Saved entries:
-- Opening Marker --
File: config.mk
export PLATFORM = sky130hd
export DESIGN_NAME = scalar_rf_arbiter_flat
export DESIGN_NICKNAME = d
export VERILOG_FILES = /design/src/rtl/scalar_rf_arbiter_pkg.sv /design/src/rtl/scalar_rf_arbiter_if.sv /design/src/rtl/scalar_rf_arbiter_rr.sv /design/src/rtl/scalar_rf_arbiter.sv /design/src/flat_wrapper.sv
export SDC_FILE = /design/constraint.sdc
export NUM_CORES = 1
export LEC_CHECK = 0
export CAP_MARGIN = 25
export CORE_AREA = 5 5 102 104
export DETAILED_ROUTE_END_ITERATION = 10
export DIE_AREA = 0 0 107 109
export PLACE_DENSITY = 0.92
export SETUP_SLACK_MARGIN = 0.5
export SLEW_MARGIN = 20
export SYNTH_ARGS = -nofsm -noshare
export SYNTH_HDL_FRONTEND = slang
export SYNTH_SLANG_ARGS = --single-unit
File: constraint.sdc
create_clock -name clk -period 2.69 [get_ports clk]
set_input_delay 0.269 -clock clk [delete_from_list [all_inputs] [get_ports clk]]
set_output_delay 0.269 -clock clk [all_outputs]
set_load 0.01 [all_outputs]
File: src/rtl/scalar_rf_arbiter_pkg.sv
// Shared types and widths for the scalar register-file arbiter slice.
package srf_pkg;

  typedef enum logic [1:0] {
    IDLE  = 2'd0,
    WRITE = 2'd1,
    READ  = 2'd2,
    RESP  = 2'd3
  } state_t;

  localparam int WR_REQ_NUM          = 2;
  localparam int BIT_NUMBER_DEF      = 32;
  localparam int ADDR_NUMBER_DEF     = 5;
  localparam int REGISTER_NUMBER_DEF = 16;

  function automatic logic addr_ok(input logic [31:0] addr, input logic [31:0] limit);
    return addr < limit;
  endfunction

endpackage

File: src/rtl/scalar_rf_arbiter_if.sv
// Requester-side handshake bundle: two write requesters plus one dual-operand read port.
interface scalar_rf_arbiter_if
  import srf_pkg::*;
#(
  parameter int BIT_NUMBER  = BIT_NUMBER_DEF,
  parameter int ADDR_NUMBER = ADDR_NUMBER_DEF
);
  logic [WR_REQ_NUM-1:0]             wr_valid;
  logic [WR_REQ_NUM-1:0]             wr_ready;
  logic [WR_REQ_NUM*ADDR_NUMBER-1:0] wr_addr;
  logic [WR_REQ_NUM*BIT_NUMBER-1:0]  wr_data;
  logic                              rd_valid;
  logic                              rd_ready;
  logic [ADDR_NUMBER-1:0]            rd_addr_1;
  logic [ADDR_NUMBER-1:0]            rd_addr_2;
  logic                              rd_resp_valid;
  logic                              rd_resp_err;
  logic [BIT_NUMBER-1:0]             rd_resp_data_1;
  logic [BIT_NUMBER-1:0]             rd_resp_data_2;

  modport master (
    output wr_valid, wr_addr, wr_data, rd_valid, rd_addr_1, rd_addr_2,
    input  wr_ready, rd_ready, rd_resp_valid, rd_resp_err, rd_resp_data_1, rd_resp_data_2
  );

  modport slave (
    input  wr_valid, wr_addr, wr_data, rd_valid, rd_addr_1, rd_addr_2,
    output wr_ready, rd_ready, rd_resp_valid, rd_resp_err, rd_resp_data_1, rd_resp_data_2
  );
endinterface

File: src/rtl/scalar_rf_arbiter_rr.sv
// Two-way round-robin grant; pointer moves to the loser after each taken grant.
module rr_arbiter2 (
  input  logic       clk,
  input  logic       reset,
  input  logic [1:0] req,
  input  logic       advance,
  output logic [1:0] grant,
  output logic       grant_idx
);
  logic ptr;

  always_comb begin
    grant_idx = req[ptr] ? ptr : ~ptr;
    grant     = (|req) ? (2'b01 << grant_idx) : '0;
  end

  always_ff @(posedge clk) begin
    if (reset)        ptr <= 1'b0;
    else if (advance) ptr <= ~grant_idx;
  end
endmodule

File: src/rtl/scalar_rf_arbiter.sv
// Arbitrates ALU/load writeback and operand reads onto a single-ported register file.
module scalar_rf_arbiter
  import srf_pkg::*;
#(
  parameter int BIT_NUMBER      = BIT_NUMBER_DEF,
  parameter int ADDR_NUMBER     = ADDR_NUMBER_DEF,
  parameter int REGISTER_NUMBER = REGISTER_NUMBER_DEF
) (
  input  logic                    clk,
  input  logic                    reset,
  scalar_rf_arbiter_if.slave      bus,
  output logic                    rf_enable,
  output logic                    rf_write_enable,
  output logic [ADDR_NUMBER-1:0]  rf_dest_addr,
  output logic [BIT_NUMBER-1:0]   rf_write_data,
  output logic [ADDR_NUMBER-1:0]  rf_src_addr_1,
  output logic [ADDR_NUMBER-1:0]  rf_src_addr_2,
  input  logic [2*BIT_NUMBER-1:0] rf_data_in
);
  state_t state, next_state;
  logic   prio_write;
  logic   pick_write, pick_read, resp_active;
  logic   rd_err_q, rd_err_d;
  logic   wr_ok, rd_ok, wr_idx;
  logic [WR_REQ_NUM-1:0]  wr_gnt;
  logic [ADDR_NUMBER-1:0] wr_sel_addr;
  logic [BIT_NUMBER-1:0]  wr_sel_data;
  logic                   rf_en_q, rf_en_d, rf_we_q, rf_we_d;
  logic [ADDR_NUMBER-1:0] dest_q, dest_d, src1_q, src1_d, src2_q, src2_d;
  logic [BIT_NUMBER-1:0]  wdata_q, wdata_d;

  rr_arbiter2 u_rr (
    .clk       (clk),
    .reset     (reset),
    .req       (bus.wr_valid),
    .advance   (pick_write),
    .grant     (wr_gnt),
    .grant_idx (wr_idx)
  );

  assign wr_sel_addr = wr_idx ? bus.wr_addr[2*ADDR_NUMBER-1:ADDR_NUMBER] : bus.wr_addr[ADDR_NUMBER-1:0];
  assign wr_sel_data = wr_idx ? bus.wr_data[2*BIT_NUMBER-1:BIT_NUMBER]   : bus.wr_data[BIT_NUMBER-1:0];
  assign wr_ok = addr_ok(32'(wr_sel_addr), 32'(REGISTER_NUMBER));
  assign rd_ok = addr_ok(32'(bus.rd_addr_1), 32'(REGISTER_NUMBER)) &&
                 addr_ok(32'(bus.rd_addr_2), 32'(REGISTER_NUMBER));

  // Class choice only matters when both classes pend; prio_write breaks the tie.
  always_comb begin
    pick_write = 1'b0;
    pick_read  = 1'b0;
    if (state == IDLE && !reset) begin
      if ((|bus.wr_valid) && (!bus.rd_valid || prio_write)) pick_write = 1'b1;
      else if (bus.rd_valid)                                 pick_read  = 1'b1;
    end
  end

  always_comb begin
    next_state = state;
    unique case (state)
      IDLE:    if (pick_write) next_state = WRITE;
               else if (pick_read) next_state = READ;
      WRITE:   next_state = IDLE;
      READ:    next_state = RESP;
      RESP:    next_state = IDLE;
      default: next_state = IDLE;
    endcase
    if (reset) next_state = IDLE;
  end

  always_comb begin
    resp_active        = (state == RESP) && !reset;
    bus.wr_ready       = pick_write ? wr_gnt : '0;
    bus.rd_ready       = pick_read;
    bus.rd_resp_valid  = resp_active;
    bus.rd_resp_err    = resp_active && rd_err_q;
    bus.rd_resp_data_1 = '0;
    bus.rd_resp_data_2 = '0;
    if (resp_active && !rd_err_q) begin
      bus.rd_resp_data_1 = rf_data_in[BIT_NUMBER-1:0];
      bus.rd_resp_data_2 = rf_data_in[2*BIT_NUMBER-1:BIT_NUMBER];
    end
    // Next values of the registered RF-side outputs, taken from the request granted now.
    rf_en_d  = 1'b0;
    rf_we_d  = 1'b0;
    dest_d   = '0;
    wdata_d  = '0;
    src1_d   = '0;
    src2_d   = '0;
    rd_err_d = rd_err_q;
    if (pick_write) begin
      rf_en_d = wr_ok;
      rf_we_d = wr_ok;
      if (wr_ok) begin
        dest_d  = wr_sel_addr;
        wdata_d = wr_sel_data;
      end
    end else if (pick_read) begin
      rd_err_d = !rd_ok;
      rf_en_d  = rd_ok;
      if (rd_ok) begin
        src1_d = bus.rd_addr_1;
        src2_d = bus.rd_addr_2;
      end
    end
  end

  always_ff @(posedge clk) begin
    if (reset) begin
      state      <= IDLE;
      prio_write <= 1'b1;
      rd_err_q   <= 1'b0;
      rf_en_q    <= 1'b0;
      rf_we_q    <= 1'b0;
      dest_q     <= '0;
      wdata_q    <= '0;
      src1_q     <= '0;
      src2_q     <= '0;
    end else begin
      state      <= next_state;
      if (pick_write)     prio_write <= 1'b0;
      else if (pick_read) prio_write <= 1'b1;
      rd_err_q   <= rd_err_d;
      rf_en_q    <= rf_en_d;
      rf_we_q    <= rf_we_d;
      dest_q     <= dest_d;
      wdata_q    <= wdata_d;
      src1_q     <= src1_d;
      src2_q     <= src2_d;
    end
  end

  // Masking with reset keeps the RF quiet during the reset cycle itself.
  assign rf_enable       = rf_en_q && !reset;
  assign rf_write_enable = rf_we_q && !reset;
  assign rf_dest_addr    = reset ? '0 : dest_q;
  assign rf_write_data   = reset ? '0 : wdata_q;
  assign rf_src_addr_1   = reset ? '0 : src1_q;
  assign rf_src_addr_2   = reset ? '0 : src2_q;
endmodule

File: src/flat_wrapper.sv
// flat-port wrapper written by rule: the top's interface ports become plain ports
module scalar_rf_arbiter_flat import srf_pkg::*;
#(
  parameter int BIT_NUMBER      = BIT_NUMBER_DEF,
  parameter int ADDR_NUMBER     = ADDR_NUMBER_DEF,
  parameter int REGISTER_NUMBER = REGISTER_NUMBER_DEF
)
  (clk, reset, rf_enable, rf_write_enable, rf_dest_addr, rf_write_data, rf_src_addr_1, rf_src_addr_2, rf_data_in, bus_wr_valid, bus_wr_addr, bus_wr_data, bus_rd_valid, bus_rd_addr_1, bus_rd_addr_2, bus_wr_ready, bus_rd_ready, bus_rd_resp_valid, bus_rd_resp_err, bus_rd_resp_data_1, bus_rd_resp_data_2);
  scalar_rf_arbiter_if #(.BIT_NUMBER(BIT_NUMBER), .ADDR_NUMBER(ADDR_NUMBER)) bus_i ();
  input  logic clk;
  input  logic reset;
  output logic rf_enable;
  output logic rf_write_enable;
  output logic [ADDR_NUMBER-1:0] rf_dest_addr;
  output logic [BIT_NUMBER-1:0] rf_write_data;
  output logic [ADDR_NUMBER-1:0] rf_src_addr_1;
  output logic [ADDR_NUMBER-1:0] rf_src_addr_2;
  input  logic [2*BIT_NUMBER-1:0] rf_data_in;
  input wire logic [$bits(bus_i.wr_valid)-1:0] bus_wr_valid;
  input wire logic [$bits(bus_i.wr_addr)-1:0] bus_wr_addr;
  input wire logic [$bits(bus_i.wr_data)-1:0] bus_wr_data;
  input wire logic [$bits(bus_i.rd_valid)-1:0] bus_rd_valid;
  input wire logic [$bits(bus_i.rd_addr_1)-1:0] bus_rd_addr_1;
  input wire logic [$bits(bus_i.rd_addr_2)-1:0] bus_rd_addr_2;
  output wire logic [$bits(bus_i.wr_ready)-1:0] bus_wr_ready;
  output wire logic [$bits(bus_i.rd_ready)-1:0] bus_rd_ready;
  output wire logic [$bits(bus_i.rd_resp_valid)-1:0] bus_rd_resp_valid;
  output wire logic [$bits(bus_i.rd_resp_err)-1:0] bus_rd_resp_err;
  output wire logic [$bits(bus_i.rd_resp_data_1)-1:0] bus_rd_resp_data_1;
  output wire logic [$bits(bus_i.rd_resp_data_2)-1:0] bus_rd_resp_data_2;
  assign bus_i.wr_valid = bus_wr_valid;
  assign bus_i.wr_addr = bus_wr_addr;
  assign bus_i.wr_data = bus_wr_data;
  assign bus_i.rd_valid = bus_rd_valid;
  assign bus_i.rd_addr_1 = bus_rd_addr_1;
  assign bus_i.rd_addr_2 = bus_rd_addr_2;
  assign bus_wr_ready = bus_i.wr_ready;
  assign bus_rd_ready = bus_i.rd_ready;
  assign bus_rd_resp_valid = bus_i.rd_resp_valid;
  assign bus_rd_resp_err = bus_i.rd_resp_err;
  assign bus_rd_resp_data_1 = bus_i.rd_resp_data_1;
  assign bus_rd_resp_data_2 = bus_i.rd_resp_data_2;
  scalar_rf_arbiter #(.BIT_NUMBER(BIT_NUMBER), .ADDR_NUMBER(ADDR_NUMBER), .REGISTER_NUMBER(REGISTER_NUMBER)) u_core (.clk(clk), .reset(reset), .bus(bus_i), .rf_enable(rf_enable), .rf_write_enable(rf_write_enable), .rf_dest_addr(rf_dest_addr), .rf_write_data(rf_write_data), .rf_src_addr_1(rf_src_addr_1), .rf_src_addr_2(rf_src_addr_2), .rf_data_in(rf_data_in));
endmodule
==> qor.txt <==
Die ar. = 11,700 µm²
Design Power = 2.00 mW
Worst Path Arrival = 1.92 ns
Ant. Diodes = 0
multiplexer area fraction after synthesis = 0%
clock period minus worst slack = 2.19 ns
DRT antenna net count = 0
total wire length = 13,100 µm
# fillers = 758
share of cells above drive strength 1 = 11.1%
Initial Util = 29.8%
Worst Skew = 0.0166 ns
WHS = 0.477 ns
Slew Viols, Final = 0
synthesis-stage register bit count = 54
Worst EP required = 2.42 ns
largest family of logic cells by synthesized area = simple AND/OR/NAND/NOR gates
MaxCap Viol Count = 0
Main synth FF type = dfxtp_1
RSZ-0062 raised after global routing = yes
R2R depth = 6
status = finished clean
final-report setup violation count = 0
grt ovf = 0
1st-pass router iterations = 4
complex-gate fraction of the synthesized area = 12.9%
CP Max Fanout = 12
area leader, netlist = dfxtp_1
top cells by instance count after synthesis = nand2_1 (75), and2_1 (67), dfxtp_1 (54)
H-tree Lvls = 2
Core Region = 9460 µm²
XOR/XNOR Fraction of Synth Area = 0%
WP buf/inv = 3
Avg Cell Area, Syn = 8.28 µm²
Hold EP = u_core.state[1]
synthesized area = 2820 µm²
Clock Path Buffers = 2
nets@finish = 762
period utilization = 81.3%
Hold Vio Cnt, Final = 0
die height = 109 µm
worst setup path class = register to output port
normalized max-slew margin = 66.3%
CP Capture Type = output port
Row Count = 36
clock sinks = 54
Reg clk slew, reported paths = 0.10 ns
post-synth top area share = 38.4%
cell with the most instances after synthesis = nand2_1
flop-to-flop setup slack = 0.87 ns
power density over the cells = 339 nW/µm²
setup TNS = 0 ns
I/O Pins = 271
Vias/cell = 4.54
async set-reset flop share out of synthesis = 0%
hold path start = u_core.state[0]
Critical Path Start Type = register
CP max stage delay = 0.54 ns
Port Buffer Count = 270
worst min-delay path class = register to register
Cell Chain, Critical Path = nand2_1, nor3_4, buf_4, buf_6, and2_1, clkdlybuf4s50_1
DR vias = 3,290
Adder-Cell Fraction of Synth Area = 0%
cell count after synthesis = 340
first-pass GRT wire length = 17,400 µm
Initial DRC Count = 175
Yosys cell types = 28
Slew @ Worst Pin = 0.501 ns
die width = 107 µm
placer congestion estimate = 0.733
CTS tree = yes
residual DRC count = 0
Synth area leaders = dfxtp_1 (38%), and2_1 (15%), nor2b_1 (11%)
vias in the first global route = 3,182
Ys Warns = 0
r2r startpoint = u_core.state[0]
worst-skew pair later-pin latency = 0.30 ns
simple-gate area share of the yosys netlist = 42.7%
HPWL after DPL = 10,200 µm
Num CTS Buffers = 5
Hold Path Depth = 1
Layout area overhead = 110%
Max IR drop VDD = 0.214 mV
pin count of the biggest net entering global routing = 57
capture point of the worst reg-to-reg path = u_core.wdata_q[1]
CTS root buf = clkbuf_8
gr usage total = 19.3%
WL/cell = 18.1 µm
delay-heaviest family, CP = buffers and inverters
Fmax = 457 MHz
leakage power = 3.41 nW
slowest CP cell = clkdlybuf4s50_1
Seq/Total Area, Yosys = 38.4%
initial antenna violation count = 0
number of synthesized flops with an enable pin = 0
[timing repair]
action | CTS | global route
hold buffers | 0 | 0
setup buffers | 1 | 3
gates resized for setup | 5 | 73
setup endpoints to repair | 64 | 66
pin swaps | 1 | 2
cloned | 0 | 2
[state kept, by name (all words and copies together), names as in the netlist]
name / flops
u_core.dest_q: 5
u_core.prio_write: 1
u_core.rd_err_q: 1
u_core.rf_en_q: 1
u_core.rf_we_q: 1
u_core.src1_q: 5
u_core.src2_q: 5
u_core.state: 2
u_core.u_rr.ptr: 1
u_core.wdata_q: 32
[final cells by class]
class                      count  area, µm²  area share [%]
tap                          114        143            2.42
clock inverter                 2       38.8           0.657
sequential                    54       1090            18.4
inverter                       2       7.51           0.127
clock buffer                   6       82.6            1.40
multi-input combinational    264       1580            26.7
timing repair buffer         282       2960            50.2
[placed cells by master (no fill, tap or decap), types with 2 or more instances in the layout]
| cell type | synthesis | routed |
|---|---|---|
| buf_6 | 7 | 4 |
| a21oi_2 | 30 | 30 |
| and2_2 | 7 | 7 |
| clkdlybuf4s50_1 | 0 | 203 |
| dfxtp_1 | 54 | 52 |
| a21oi_1 | 8 | 8 |
| inv_1 | 2 | 2 |
| conb_1 | 1 | 3 |
| buf_4 | 0 | 8 |
| nor2_1 | 7 | 7 |
| nand2b_1 | 2 | 2 |
| dlymetal6s2s_1 | 0 | 65 |
| clkbuf_8 | 2 | 6 |
| nor3_4 | 2 | 2 |
| nor3_1 | 3 | 3 |
| nor2b_1 | 49 | 49 |
| and2_1 | 67 | 67 |
| nand2_1 | 75 | 75 |
| dfxtp_4 | 0 | 2 |
[how the worst max path moves through the flow]
stage	startpoint	end	slack (ns)	cells after the start
global route	u_core.state[0]	bus_rd_resp_data_2[22]	0.39	6
finish	u_core.state[0]	bus_rd_resp_data_2[22]	0.50	6
detailed placement	u_core.state[0]	bus_rd_resp_data_1[23]	0.50	5
global placement	u_core.state[0]	bus_rd_resp_data_2[31]	0.57	5
floorplan	u_core.state[0]	bus_rd_resp_data_1[10]	1.27	4
CTS	u_core.state[0]	bus_rd_resp_data_1[21]	0.43	5
[per-stage QoR]
| step | worst slack [ns] | utilization (%) | instance area (µm²) | std cells |
|---|---|---|---|---|
| detailed placement | 0.502 | 58.7 | 5550 | 710 |
| CTS | 0.434 | 60.1 | 5690 | 719 |
| floorplan | 1.27 | - | 2820 | 342 |
| global route | 0.387 | 62.4 | 5900 | 724 |
| global placement | 0.574 | 58.7 | 5550 | 710 |
| finish | 0.504 | 62.4 | 5900 | 724 |
[per-layer routing]
metal	up-vias	global-route usage (%)	part of all wire [%]
met4	0	3.84	1.2
met2	149	33.9	52
met3	12	5.27	9.2
met5	-	0	0
met1	1535	23.7	38
li1	1594	-	-
[power breakdown]
| group | switching, mW | internal [mW] |
|---|---|---|
| Combinational | 0.239 | 0.327 |
| Sequential | 0.0170 | 0.844 |
| Clock | 0.269 | 0.307 |
| Total | 0.525 | 1.48 |
[worst reg2reg max path, cell delays in order (launching register included)]
cell	delay (ns)
dfxtp_4	0.38
nor3_4	0.22
buf_4	0.15
o221a_4	0.20
nand3_4	0.33
buf_4	0.36
a21oi_2	0.12
[kinds of logic (layout without fill, tap and decap cells)]
kind of cell,count (synthesis),count (layout)
and+or+nand+nor,217,217
DFF,54,54
buffers and inverters,24,292
other,1,3
AOI/OAI and AO/OA,44,44
Note: power is estimated with default switching activity, not from simulation.
==> variant 1: new RTL, same flow settings <==
Re-encode `state_t` (4 states) as one-hot, 4 bits wide.
--- a/src/rtl/scalar_rf_arbiter_pkg.sv
+++ b/src/rtl/scalar_rf_arbiter_pkg.sv
@@ -2,9 +2,9 @@
 package srf_pkg;
 
-  typedef enum logic [1:0] {
-    IDLE  = 2'd0,
-    WRITE = 2'd1,
-    READ  = 2'd2,
-    RESP  = 2'd3
+  typedef enum logic [3:0] {
+    IDLE  = 4'b0001,
+    WRITE = 4'b0010,
+    READ  = 4'b0100,
+    RESP  = 4'b1000
   } state_t;
 
Behaviour: same outputs for any inputs over 10 cycles, from zero or initial values and one cycle with reset high; not proved beyond that.
==> variant 1 against the unedited design <==
Clock skew decreased by 0.0063 ns. Synthesized area up 2.9%. Power grew 0.55%. Sequential cell count rose by 2. Worst setup slack worse by 0.25 ns. Final area is 4.1% higher. Count of clock-buffer cells in the layout down 1. Wire length grew 11%. Register-to-register slack got worse by 0.39 ns. Largest cell class unchanged.
==> variant 1: results (changes against the unedited design) <==
Main flop type after synthesis = sky130_fd_sc_hd__dfxtp_1
Drt first pass iters = 4 (unchanged)
Hold crit path type = in -> reg
Number of vias per cell = 4.68 (+2.9%)
CTS H-Tree Depth = 2 (unchanged)
Largest Register = u_core.wdata_q
Netlist cell types = 33 (+18%)
Maximum number of pins on one net before global-route repair = 56 (-1.8%)
Resized cells post-CTS = 322 (+317)
Cts bufs inserted = 5 (unchanged)
Number of buffer cells added on primary ports = 270 (unchanged)
Number of flip-flops in the largest register = 32 (unchanged)
Final #Nets = 794 (+4.2%)
Maximum vdd drop = 0.267 mV (+25%)
Post-route clock skew = 0.0103 ns (-0.00632 ns)
Hold Path Origin = bus_wr_data[58]
Met1 track demand over resource in global routing = 0.194 (-0.0428)
Maximum fanout along the worst path = 13 (+1)
Run status = finished, final reports clean
Number of warnings printed during yosys synthesis = 0 (unchanged)
Met3 Use GR = 0.0645 (+0.0118)
Number of instances in the synthesized netlist = 352 (+3.5%)
Startpoint of the worst register-to-register path = u_core.state[2]$_SDFFE_PP0P_
Critical Setup Path Class = reg -> out
Violation count after the first detailed-routing iteration = 183 (+4.6%)
Drt total wl = 14600 um (+11%)
Synth area leaders = sky130_fd_sc_hd__dfxtp_1, sky130_fd_sc_hd__and2_1, sky130_fd_sc_hd__nor2b_1
Worst-path cell with the longest stage delay = sky130_fd_sc_hd__or3_4
Most common library cells after synthesis = sky130_fd_sc_hd__and2_1, sky130_fd_sc_hd__nand2_1, sky130_fd_sc_hd__dfxtp_1, sky130_fd_sc_hd__nor2b_1, sky130_fd_sc_hd__a21oi_2
Gate family responsible for the most delay along the worst path = simple AND/OR/NAND/NOR gates
Global Route Usage Sum = 0.221 (+0.0287)
Max stage delay on crit path = 0.39 ns (-0.15 ns)
Placed Cells incl. Taps = 724 (+2.0%)
Arrival @ worst endpoint = 2.16 ns (+0.24 ns)
Fraction of layout instances using a drive strength above 1 = 0.294 (+0.183)
Share of the yosys chip area belonging to registers = 0.387 (+0.00288)
Maximum clock path buffer count = 2 (unchanged)
Skew-Pair Late Insertion Delay = 0.31 ns
Routability congestion estimate from global placement = 0.949 (+30%)
Clock transition at the registers of the reported paths = 0.11 ns
Number of antenna violations at the first check in global routing = 4 (+4)
Slew HR = 0.631 (-0.0324)
Post-CTS Repair Setup Buffers = 12 (+11)
Half-perimeter wire length after placement = 10600 um (+3.9%)
First-pass GRT wire length = 19600 um (+13%)
Global-route track usage on met2 = 0.449 (+0.109)
Static leakage power = 0.00264 uW (-22%)
Share of synthesized registers carrying an async set or reset = 0 (unchanged)
Root buffer cell = sky130_fd_sc_hd__clkbuf_8
Detailed-route via count = 3554 (+8.0%)
==> variant 1: changes by cell type in the layout (fill, tap and decap cells not counted), sizes merged, moves of 3 or more <==
cell	delta
diode	+4
dlymetal6s2s	-64
nor2	-4
or2b	+3
and2	+3
buf	+85
clkdlybuf4s50	-4
==> variant 1: area by class of cell <==
cell class / count / area (sq um)
Fill cell: 728 / 3310
Timing Repair Buffer: 303 / 3020
Multi-Input combinational cell: 272 / 1740
Sequential cell: 56 / 1120
Tap cell: 114 / 143
Clock buffer: 5 / 68.8
Clock inverter: 3 / 26.3
Inverter: 3 / 11.3
Antenna cell: 4 / 10.0
==> variant 1: path summary, 6_finish.rpt <==
| path | slack (ns) | end | depth (start not counted) |
|---|---|---|---|
| worst min-delay path | 0.50 | u_core.wdata_q[26]$_SDFF_PP0_ | 3 |
| worst max register to register | 0.48 | u_core.rf_en_q$_SDFF_PP0_ | 10 |
| worst min register to register | 0.52 | u_core.u_rr.ptr$_SDFFE_PP0P_ | 2 |
| worst max-delay path | 0.26 | bus_rd_resp_data_1[15] | 9 |
==> variant 1: where the power goes <==
part           leakage [uW]  total, uW  internal [uW]  switching (uW)
sequential         0.000456        896            878            18.4
clock             0.0000423        485            190             295
combinational       0.00214        633            367             266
-- Closing Marker --
▶ **Task directions**
Using the entries above, output exactly the lines between the line holding "export CORE_AREA = 5 5 102 104" and the line holding "create_clock -name clk", end lines included, and nothing more.

▶ **Exercise output**
export CORE_AREA = 5 5 102 104
export DETAILED_ROUTE_END_ITERATION = 10
export DIE_AREA = 0 0 107 109
export PLACE_DENSITY = 0.92
export SETUP_SLACK_MARGIN = 0.5
export SLEW_MARGIN = 20
export SYNTH_ARGS = -nofsm -noshare
export SYNTH_HDL_FRONTEND = slang
export SYNTH_SLANG_ARGS = --single-unit
File: constraint.sdc
create_clock -name clk -period 2.69 [get_ports clk]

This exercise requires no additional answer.